[Your goal]: Among the entries below, take the line with "result = a*(2**b);" and the line with "FINAL_MAX_SLEW_VIOL_COUNT=0", and output them and every line between them exactly, with nothing else.

[Information]:
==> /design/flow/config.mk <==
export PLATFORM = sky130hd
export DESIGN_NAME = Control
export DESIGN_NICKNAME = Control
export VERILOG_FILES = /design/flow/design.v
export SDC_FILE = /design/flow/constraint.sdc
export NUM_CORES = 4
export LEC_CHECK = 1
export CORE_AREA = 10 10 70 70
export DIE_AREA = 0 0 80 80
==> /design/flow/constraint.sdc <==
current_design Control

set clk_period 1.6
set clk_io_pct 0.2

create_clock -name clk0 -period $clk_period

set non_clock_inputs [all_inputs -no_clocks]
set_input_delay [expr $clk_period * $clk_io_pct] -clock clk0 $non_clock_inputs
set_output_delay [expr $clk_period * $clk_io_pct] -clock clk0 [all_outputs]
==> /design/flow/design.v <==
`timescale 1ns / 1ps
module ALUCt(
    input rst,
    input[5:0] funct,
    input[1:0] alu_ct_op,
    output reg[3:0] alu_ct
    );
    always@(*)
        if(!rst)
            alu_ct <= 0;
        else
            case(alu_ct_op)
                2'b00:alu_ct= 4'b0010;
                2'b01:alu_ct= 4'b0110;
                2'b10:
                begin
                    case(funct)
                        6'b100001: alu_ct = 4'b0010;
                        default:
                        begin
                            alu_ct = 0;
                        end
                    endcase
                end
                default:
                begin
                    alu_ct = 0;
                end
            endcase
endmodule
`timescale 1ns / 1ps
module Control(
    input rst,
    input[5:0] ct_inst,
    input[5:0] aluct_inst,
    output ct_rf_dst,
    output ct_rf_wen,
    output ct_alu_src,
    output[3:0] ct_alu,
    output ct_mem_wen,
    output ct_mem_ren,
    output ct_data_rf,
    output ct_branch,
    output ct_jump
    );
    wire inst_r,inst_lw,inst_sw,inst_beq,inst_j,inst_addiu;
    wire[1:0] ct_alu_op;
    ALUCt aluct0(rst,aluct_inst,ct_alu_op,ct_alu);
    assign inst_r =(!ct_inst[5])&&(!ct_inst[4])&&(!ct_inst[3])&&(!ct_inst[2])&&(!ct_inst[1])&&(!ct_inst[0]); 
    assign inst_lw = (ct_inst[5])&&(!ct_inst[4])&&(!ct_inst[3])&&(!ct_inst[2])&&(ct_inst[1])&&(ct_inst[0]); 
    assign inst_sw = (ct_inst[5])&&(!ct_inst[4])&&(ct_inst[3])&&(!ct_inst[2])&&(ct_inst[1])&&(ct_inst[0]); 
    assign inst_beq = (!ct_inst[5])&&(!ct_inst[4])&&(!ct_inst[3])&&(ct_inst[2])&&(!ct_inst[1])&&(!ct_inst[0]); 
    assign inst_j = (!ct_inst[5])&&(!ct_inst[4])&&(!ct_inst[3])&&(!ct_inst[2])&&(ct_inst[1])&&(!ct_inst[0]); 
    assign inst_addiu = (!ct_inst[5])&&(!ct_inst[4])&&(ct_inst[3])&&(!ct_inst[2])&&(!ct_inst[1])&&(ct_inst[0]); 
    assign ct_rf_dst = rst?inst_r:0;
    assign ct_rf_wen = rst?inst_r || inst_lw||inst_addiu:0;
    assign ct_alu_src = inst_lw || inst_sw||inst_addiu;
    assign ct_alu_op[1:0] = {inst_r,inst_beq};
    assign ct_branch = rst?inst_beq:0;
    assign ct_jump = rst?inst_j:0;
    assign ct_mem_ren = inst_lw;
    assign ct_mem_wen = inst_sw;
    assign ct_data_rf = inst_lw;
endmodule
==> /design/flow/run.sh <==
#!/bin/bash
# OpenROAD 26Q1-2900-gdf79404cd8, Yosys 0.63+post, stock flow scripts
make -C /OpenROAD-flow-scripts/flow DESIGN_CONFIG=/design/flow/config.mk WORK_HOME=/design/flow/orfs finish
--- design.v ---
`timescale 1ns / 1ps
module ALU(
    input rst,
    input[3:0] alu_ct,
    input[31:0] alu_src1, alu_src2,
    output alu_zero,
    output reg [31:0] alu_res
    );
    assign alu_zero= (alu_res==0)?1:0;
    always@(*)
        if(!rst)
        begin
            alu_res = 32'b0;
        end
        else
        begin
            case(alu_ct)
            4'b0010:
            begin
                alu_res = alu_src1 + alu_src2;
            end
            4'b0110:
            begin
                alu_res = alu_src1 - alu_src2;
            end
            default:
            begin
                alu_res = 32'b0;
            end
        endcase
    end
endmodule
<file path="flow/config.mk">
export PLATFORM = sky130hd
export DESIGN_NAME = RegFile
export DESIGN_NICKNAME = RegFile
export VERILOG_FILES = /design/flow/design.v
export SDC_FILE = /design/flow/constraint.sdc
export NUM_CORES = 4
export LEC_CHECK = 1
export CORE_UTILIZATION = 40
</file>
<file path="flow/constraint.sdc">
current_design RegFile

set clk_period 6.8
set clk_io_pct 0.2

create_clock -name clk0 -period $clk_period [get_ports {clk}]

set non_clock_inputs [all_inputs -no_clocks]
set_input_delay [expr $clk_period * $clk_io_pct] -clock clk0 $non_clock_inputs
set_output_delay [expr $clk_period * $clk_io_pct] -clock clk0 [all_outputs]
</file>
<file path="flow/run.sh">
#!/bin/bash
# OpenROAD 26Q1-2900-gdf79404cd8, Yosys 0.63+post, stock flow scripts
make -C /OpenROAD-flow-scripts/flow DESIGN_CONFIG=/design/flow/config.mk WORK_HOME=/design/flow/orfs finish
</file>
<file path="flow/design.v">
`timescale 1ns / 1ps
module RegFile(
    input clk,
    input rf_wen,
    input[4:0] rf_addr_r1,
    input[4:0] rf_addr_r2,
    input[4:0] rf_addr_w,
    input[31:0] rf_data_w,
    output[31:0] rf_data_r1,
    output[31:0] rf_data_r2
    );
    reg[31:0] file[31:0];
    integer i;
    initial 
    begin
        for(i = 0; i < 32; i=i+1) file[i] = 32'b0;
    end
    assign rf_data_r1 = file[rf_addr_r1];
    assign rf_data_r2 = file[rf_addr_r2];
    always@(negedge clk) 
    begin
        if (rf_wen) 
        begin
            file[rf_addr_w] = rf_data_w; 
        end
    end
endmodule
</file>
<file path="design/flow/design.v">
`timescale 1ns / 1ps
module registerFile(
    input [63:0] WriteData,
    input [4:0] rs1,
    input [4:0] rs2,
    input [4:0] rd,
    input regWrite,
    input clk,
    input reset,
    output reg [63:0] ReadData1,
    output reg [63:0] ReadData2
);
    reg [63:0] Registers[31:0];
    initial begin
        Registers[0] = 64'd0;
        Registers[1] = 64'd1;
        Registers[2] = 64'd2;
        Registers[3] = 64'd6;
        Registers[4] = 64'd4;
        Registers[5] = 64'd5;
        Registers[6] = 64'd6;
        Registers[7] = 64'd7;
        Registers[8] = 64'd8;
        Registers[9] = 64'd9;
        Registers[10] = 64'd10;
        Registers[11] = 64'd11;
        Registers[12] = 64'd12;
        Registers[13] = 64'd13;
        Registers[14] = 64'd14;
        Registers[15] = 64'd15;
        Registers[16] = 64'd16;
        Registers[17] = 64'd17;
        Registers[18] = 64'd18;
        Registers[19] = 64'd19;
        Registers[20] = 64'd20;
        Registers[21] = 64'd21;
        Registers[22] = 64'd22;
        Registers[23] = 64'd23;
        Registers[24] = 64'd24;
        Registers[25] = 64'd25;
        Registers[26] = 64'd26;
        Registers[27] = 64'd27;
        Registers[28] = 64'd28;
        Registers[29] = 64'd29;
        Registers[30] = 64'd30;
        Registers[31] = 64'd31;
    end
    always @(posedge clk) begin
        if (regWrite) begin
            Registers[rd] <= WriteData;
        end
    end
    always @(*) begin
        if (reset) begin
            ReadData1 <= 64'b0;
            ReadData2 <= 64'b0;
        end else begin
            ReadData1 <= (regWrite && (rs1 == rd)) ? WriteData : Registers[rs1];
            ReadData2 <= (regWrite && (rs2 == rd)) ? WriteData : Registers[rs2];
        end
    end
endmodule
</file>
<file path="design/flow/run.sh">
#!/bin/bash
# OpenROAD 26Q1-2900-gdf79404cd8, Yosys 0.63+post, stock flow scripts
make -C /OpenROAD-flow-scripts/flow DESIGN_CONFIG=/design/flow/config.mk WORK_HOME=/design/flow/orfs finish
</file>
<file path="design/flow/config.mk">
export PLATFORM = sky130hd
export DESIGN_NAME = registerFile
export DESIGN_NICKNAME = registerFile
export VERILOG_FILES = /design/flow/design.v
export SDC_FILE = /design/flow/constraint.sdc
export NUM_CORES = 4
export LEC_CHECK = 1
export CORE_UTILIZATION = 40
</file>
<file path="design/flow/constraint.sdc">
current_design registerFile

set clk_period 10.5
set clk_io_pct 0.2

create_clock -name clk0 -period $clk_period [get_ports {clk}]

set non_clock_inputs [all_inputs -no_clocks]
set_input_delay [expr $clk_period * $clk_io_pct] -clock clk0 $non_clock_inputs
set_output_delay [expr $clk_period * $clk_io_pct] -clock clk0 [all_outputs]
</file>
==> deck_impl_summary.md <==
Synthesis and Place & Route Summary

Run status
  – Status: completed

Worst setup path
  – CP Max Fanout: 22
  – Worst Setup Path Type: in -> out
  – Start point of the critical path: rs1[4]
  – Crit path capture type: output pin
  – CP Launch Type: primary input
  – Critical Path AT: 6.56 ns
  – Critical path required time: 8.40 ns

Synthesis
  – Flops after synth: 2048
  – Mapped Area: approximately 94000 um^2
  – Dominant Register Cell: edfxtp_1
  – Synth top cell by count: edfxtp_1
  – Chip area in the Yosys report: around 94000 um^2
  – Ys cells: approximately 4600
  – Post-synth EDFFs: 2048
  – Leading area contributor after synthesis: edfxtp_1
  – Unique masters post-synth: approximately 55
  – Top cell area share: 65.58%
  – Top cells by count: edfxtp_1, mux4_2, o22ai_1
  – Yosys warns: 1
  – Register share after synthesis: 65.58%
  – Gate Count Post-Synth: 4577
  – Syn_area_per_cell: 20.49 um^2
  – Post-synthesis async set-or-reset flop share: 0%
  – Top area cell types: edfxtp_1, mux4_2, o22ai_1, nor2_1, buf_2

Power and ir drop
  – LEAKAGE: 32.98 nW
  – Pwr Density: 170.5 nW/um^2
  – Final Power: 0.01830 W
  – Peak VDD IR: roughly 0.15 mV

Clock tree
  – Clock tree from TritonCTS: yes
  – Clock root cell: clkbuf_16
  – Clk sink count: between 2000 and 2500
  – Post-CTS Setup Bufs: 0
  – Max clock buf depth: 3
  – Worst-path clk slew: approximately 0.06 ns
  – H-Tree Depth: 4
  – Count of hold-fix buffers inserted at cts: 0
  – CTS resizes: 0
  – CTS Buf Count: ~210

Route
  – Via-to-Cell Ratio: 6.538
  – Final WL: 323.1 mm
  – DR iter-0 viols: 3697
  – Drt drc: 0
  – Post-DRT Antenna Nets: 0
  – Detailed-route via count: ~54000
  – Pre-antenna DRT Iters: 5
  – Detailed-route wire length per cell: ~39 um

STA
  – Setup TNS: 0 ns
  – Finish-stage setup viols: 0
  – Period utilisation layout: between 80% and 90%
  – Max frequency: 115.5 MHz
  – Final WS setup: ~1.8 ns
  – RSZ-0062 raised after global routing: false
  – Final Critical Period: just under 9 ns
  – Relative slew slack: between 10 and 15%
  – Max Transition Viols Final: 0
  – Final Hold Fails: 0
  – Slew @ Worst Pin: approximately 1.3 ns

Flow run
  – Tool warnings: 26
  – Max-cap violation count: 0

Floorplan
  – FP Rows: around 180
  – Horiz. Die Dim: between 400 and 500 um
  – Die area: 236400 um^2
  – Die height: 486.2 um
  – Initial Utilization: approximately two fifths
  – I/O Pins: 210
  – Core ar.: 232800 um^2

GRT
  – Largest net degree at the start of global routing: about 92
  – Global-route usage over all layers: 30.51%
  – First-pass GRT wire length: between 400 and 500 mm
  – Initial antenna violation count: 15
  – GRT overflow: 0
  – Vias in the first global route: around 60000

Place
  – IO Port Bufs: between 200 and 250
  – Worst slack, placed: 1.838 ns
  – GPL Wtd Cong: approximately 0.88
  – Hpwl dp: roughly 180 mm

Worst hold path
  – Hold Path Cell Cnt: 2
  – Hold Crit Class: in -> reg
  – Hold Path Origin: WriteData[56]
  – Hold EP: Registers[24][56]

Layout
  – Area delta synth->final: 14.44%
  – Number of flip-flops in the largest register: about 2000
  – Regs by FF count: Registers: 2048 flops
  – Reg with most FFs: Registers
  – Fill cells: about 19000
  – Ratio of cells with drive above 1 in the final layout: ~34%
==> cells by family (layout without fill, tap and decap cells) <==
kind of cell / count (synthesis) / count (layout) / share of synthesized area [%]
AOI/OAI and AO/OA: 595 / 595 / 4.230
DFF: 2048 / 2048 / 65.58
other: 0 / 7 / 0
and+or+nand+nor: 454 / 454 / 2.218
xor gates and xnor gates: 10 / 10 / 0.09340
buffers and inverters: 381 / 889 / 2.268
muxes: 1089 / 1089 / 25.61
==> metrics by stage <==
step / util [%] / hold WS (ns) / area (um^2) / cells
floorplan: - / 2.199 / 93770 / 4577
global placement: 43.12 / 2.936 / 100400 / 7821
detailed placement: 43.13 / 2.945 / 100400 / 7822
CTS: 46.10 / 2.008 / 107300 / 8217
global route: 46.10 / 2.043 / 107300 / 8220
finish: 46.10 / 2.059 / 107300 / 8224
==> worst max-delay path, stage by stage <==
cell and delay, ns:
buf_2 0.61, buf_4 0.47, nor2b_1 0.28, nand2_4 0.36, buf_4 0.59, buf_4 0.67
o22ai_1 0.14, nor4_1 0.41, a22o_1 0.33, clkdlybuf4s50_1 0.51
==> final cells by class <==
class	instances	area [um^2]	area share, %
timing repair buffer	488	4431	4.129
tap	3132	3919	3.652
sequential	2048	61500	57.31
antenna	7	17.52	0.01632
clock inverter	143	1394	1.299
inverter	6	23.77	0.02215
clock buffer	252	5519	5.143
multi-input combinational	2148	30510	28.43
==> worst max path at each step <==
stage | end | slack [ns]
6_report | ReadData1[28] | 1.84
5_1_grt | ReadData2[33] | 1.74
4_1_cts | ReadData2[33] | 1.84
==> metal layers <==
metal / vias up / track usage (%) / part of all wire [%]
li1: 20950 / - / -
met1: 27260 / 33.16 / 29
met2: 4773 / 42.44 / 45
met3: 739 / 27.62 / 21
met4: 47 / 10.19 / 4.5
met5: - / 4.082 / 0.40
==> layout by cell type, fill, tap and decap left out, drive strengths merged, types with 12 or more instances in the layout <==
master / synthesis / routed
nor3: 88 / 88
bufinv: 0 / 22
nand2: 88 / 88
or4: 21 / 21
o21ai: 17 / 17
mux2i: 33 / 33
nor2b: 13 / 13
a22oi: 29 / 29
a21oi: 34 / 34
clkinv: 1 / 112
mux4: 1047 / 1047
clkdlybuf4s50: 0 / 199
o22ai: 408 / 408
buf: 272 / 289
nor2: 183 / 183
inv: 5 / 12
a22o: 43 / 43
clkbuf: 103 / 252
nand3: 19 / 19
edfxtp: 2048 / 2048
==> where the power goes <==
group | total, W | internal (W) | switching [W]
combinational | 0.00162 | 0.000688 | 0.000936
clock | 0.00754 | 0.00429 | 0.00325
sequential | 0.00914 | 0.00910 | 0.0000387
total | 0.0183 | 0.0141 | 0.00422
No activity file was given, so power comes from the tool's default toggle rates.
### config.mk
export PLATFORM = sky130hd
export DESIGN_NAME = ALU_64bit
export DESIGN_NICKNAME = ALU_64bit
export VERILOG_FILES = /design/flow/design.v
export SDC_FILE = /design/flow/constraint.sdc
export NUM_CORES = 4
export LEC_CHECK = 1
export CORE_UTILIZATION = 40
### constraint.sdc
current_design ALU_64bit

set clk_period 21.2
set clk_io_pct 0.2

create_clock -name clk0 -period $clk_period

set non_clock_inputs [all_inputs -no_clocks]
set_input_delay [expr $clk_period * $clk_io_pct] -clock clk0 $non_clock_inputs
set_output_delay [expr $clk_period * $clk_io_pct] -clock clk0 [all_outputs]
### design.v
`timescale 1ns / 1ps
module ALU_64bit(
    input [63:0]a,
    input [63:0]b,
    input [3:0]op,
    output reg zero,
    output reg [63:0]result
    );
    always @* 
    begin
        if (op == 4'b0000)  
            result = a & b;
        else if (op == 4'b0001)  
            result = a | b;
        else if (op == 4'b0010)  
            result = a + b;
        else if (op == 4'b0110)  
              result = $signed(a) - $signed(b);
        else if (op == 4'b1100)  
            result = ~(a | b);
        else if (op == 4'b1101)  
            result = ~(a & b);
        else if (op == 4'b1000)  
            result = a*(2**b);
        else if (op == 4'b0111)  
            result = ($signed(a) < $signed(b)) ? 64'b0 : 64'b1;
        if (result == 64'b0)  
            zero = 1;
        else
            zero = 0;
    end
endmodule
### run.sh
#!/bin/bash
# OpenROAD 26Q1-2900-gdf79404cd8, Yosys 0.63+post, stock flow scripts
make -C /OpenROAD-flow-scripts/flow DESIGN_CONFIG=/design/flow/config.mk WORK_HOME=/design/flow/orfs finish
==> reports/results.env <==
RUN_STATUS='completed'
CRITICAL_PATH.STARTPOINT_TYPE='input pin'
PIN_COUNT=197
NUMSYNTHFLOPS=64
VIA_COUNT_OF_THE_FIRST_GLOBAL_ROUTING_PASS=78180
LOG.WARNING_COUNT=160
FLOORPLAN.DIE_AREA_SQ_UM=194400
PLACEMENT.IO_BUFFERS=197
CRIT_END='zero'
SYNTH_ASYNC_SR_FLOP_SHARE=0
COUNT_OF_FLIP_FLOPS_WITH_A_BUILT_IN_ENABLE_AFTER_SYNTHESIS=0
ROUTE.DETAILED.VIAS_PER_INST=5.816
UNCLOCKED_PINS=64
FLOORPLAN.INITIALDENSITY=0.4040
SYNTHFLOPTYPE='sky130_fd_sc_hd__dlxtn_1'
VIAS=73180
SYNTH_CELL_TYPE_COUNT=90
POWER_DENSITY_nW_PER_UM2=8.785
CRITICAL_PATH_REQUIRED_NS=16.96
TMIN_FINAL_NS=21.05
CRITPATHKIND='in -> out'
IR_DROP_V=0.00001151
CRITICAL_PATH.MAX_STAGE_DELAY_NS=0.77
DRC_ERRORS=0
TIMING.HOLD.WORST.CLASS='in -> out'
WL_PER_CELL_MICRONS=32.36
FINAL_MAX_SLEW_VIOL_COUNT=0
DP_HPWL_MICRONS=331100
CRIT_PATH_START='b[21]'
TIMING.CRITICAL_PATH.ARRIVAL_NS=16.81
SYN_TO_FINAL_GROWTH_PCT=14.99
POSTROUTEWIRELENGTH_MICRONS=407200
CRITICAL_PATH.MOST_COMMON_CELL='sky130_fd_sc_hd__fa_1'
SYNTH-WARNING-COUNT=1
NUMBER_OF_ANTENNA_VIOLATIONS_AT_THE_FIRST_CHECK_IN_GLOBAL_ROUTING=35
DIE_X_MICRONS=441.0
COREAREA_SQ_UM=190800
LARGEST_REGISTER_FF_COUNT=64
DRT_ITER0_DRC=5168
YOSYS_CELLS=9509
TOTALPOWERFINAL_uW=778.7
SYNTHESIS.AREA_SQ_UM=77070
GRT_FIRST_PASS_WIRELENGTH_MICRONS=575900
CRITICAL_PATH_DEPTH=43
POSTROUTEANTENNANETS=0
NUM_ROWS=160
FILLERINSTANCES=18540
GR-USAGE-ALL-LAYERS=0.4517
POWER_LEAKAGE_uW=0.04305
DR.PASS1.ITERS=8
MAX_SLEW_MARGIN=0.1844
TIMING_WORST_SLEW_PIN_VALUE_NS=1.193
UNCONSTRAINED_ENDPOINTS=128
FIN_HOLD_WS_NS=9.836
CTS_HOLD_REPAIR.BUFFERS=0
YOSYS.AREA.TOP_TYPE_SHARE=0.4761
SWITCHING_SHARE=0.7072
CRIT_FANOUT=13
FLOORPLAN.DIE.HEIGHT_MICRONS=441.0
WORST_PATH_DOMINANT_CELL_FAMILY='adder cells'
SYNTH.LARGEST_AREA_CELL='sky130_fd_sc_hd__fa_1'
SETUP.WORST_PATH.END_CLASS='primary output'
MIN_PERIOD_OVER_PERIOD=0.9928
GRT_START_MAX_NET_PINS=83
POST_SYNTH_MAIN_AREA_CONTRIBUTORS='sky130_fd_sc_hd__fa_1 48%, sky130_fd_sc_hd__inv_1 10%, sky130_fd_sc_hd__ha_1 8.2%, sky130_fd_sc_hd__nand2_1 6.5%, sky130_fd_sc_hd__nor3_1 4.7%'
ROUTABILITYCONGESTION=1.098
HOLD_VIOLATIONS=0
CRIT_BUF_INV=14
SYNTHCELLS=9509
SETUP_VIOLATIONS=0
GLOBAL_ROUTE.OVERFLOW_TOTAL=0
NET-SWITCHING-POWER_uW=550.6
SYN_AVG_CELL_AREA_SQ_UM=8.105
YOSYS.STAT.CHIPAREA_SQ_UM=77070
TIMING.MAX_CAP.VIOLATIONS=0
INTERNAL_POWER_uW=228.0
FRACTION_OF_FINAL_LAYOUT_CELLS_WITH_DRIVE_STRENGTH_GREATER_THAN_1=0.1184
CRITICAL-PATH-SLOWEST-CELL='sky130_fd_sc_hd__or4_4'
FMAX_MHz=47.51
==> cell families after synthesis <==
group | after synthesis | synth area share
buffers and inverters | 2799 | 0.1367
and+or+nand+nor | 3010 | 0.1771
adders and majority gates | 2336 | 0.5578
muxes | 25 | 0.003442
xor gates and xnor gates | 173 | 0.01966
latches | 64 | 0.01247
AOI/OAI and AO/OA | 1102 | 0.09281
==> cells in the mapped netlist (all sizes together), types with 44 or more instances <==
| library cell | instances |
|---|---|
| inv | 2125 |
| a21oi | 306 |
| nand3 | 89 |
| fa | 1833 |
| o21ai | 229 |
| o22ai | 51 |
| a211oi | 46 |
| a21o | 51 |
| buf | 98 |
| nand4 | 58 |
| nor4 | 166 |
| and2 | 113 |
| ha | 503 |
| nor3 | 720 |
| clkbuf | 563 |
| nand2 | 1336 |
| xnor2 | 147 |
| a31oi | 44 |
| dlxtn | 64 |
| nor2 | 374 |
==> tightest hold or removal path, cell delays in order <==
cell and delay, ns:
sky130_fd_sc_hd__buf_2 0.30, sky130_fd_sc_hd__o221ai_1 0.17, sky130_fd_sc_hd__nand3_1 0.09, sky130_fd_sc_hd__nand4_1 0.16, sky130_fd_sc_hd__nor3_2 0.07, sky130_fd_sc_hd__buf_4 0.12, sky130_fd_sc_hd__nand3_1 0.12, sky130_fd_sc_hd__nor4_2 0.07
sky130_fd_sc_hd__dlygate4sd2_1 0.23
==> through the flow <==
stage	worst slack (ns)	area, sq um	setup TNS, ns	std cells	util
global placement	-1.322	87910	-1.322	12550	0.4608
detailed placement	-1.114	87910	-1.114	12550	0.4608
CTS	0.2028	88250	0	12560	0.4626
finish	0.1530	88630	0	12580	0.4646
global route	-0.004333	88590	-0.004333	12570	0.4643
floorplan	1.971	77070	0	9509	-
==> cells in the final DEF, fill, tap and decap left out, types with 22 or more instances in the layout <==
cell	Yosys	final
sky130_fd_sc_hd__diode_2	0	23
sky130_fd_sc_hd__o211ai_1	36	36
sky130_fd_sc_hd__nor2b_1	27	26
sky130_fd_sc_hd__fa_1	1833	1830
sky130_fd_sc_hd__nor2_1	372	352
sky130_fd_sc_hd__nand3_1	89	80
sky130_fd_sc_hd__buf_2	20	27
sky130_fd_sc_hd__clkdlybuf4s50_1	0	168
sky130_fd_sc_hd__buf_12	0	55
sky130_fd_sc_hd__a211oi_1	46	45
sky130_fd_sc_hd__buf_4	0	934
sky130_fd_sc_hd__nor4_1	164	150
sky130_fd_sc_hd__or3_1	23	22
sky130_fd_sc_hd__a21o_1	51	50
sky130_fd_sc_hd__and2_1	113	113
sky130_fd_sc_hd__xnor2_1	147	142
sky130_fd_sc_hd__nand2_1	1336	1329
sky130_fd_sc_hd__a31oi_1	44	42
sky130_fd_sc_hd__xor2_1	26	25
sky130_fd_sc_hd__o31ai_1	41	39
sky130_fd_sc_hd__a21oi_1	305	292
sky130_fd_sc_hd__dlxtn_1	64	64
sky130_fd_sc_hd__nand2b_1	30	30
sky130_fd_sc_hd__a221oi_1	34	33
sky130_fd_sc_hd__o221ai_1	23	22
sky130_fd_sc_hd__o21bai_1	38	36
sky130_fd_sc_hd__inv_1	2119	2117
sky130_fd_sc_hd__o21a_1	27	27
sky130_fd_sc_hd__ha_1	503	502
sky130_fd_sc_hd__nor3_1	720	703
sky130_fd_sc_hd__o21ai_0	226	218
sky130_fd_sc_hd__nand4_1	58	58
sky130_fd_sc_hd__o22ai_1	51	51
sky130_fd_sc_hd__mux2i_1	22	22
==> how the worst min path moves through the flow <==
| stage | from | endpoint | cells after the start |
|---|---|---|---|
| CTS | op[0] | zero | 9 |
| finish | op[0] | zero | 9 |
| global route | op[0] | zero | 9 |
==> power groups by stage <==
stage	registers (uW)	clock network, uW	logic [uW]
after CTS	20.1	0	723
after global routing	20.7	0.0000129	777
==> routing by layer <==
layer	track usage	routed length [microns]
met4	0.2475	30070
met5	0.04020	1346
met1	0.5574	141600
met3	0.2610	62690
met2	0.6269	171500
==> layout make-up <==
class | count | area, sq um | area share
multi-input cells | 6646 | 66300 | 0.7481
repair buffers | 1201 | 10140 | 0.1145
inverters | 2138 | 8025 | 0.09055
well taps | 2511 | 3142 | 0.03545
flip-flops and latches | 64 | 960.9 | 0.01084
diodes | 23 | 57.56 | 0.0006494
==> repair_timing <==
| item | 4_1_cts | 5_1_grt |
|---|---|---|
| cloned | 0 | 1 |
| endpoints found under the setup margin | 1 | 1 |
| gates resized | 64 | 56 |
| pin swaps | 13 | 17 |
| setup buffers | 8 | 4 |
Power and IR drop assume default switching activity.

[Written response]:
            result = a*(2**b);
        else if (op == 4'b0111)  
            result = ($signed(a) < $signed(b)) ? 64'b0 : 64'b1;
        if (result == 64'b0)  
            zero = 1;
        else
            zero = 0;
    end
endmodule
### run.sh
#!/bin/bash
# OpenROAD 26Q1-2900-gdf79404cd8, Yosys 0.63+post, stock flow scripts
make -C /OpenROAD-flow-scripts/flow DESIGN_CONFIG=/design/flow/config.mk WORK_HOME=/design/flow/orfs finish
==> reports/results.env <==
RUN_STATUS='completed'
CRITICAL_PATH.STARTPOINT_TYPE='input pin'
PIN_COUNT=197
NUMSYNTHFLOPS=64
VIA_COUNT_OF_THE_FIRST_GLOBAL_ROUTING_PASS=78180
LOG.WARNING_COUNT=160
FLOORPLAN.DIE_AREA_SQ_UM=194400
PLACEMENT.IO_BUFFERS=197
CRIT_END='zero'
SYNTH_ASYNC_SR_FLOP_SHARE=0
COUNT_OF_FLIP_FLOPS_WITH_A_BUILT_IN_ENABLE_AFTER_SYNTHESIS=0
ROUTE.DETAILED.VIAS_PER_INST=5.816
UNCLOCKED_PINS=64
FLOORPLAN.INITIALDENSITY=0.4040
SYNTHFLOPTYPE='sky130_fd_sc_hd__dlxtn_1'
VIAS=73180
SYNTH_CELL_TYPE_COUNT=90
POWER_DENSITY_nW_PER_UM2=8.785
CRITICAL_PATH_REQUIRED_NS=16.96
TMIN_FINAL_NS=21.05
CRITPATHKIND='in -> out'
IR_DROP_V=0.00001151
CRITICAL_PATH.MAX_STAGE_DELAY_NS=0.77
DRC_ERRORS=0
TIMING.HOLD.WORST.CLASS='in -> out'
WL_PER_CELL_MICRONS=32.36
FINAL_MAX_SLEW_VIOL_COUNT=0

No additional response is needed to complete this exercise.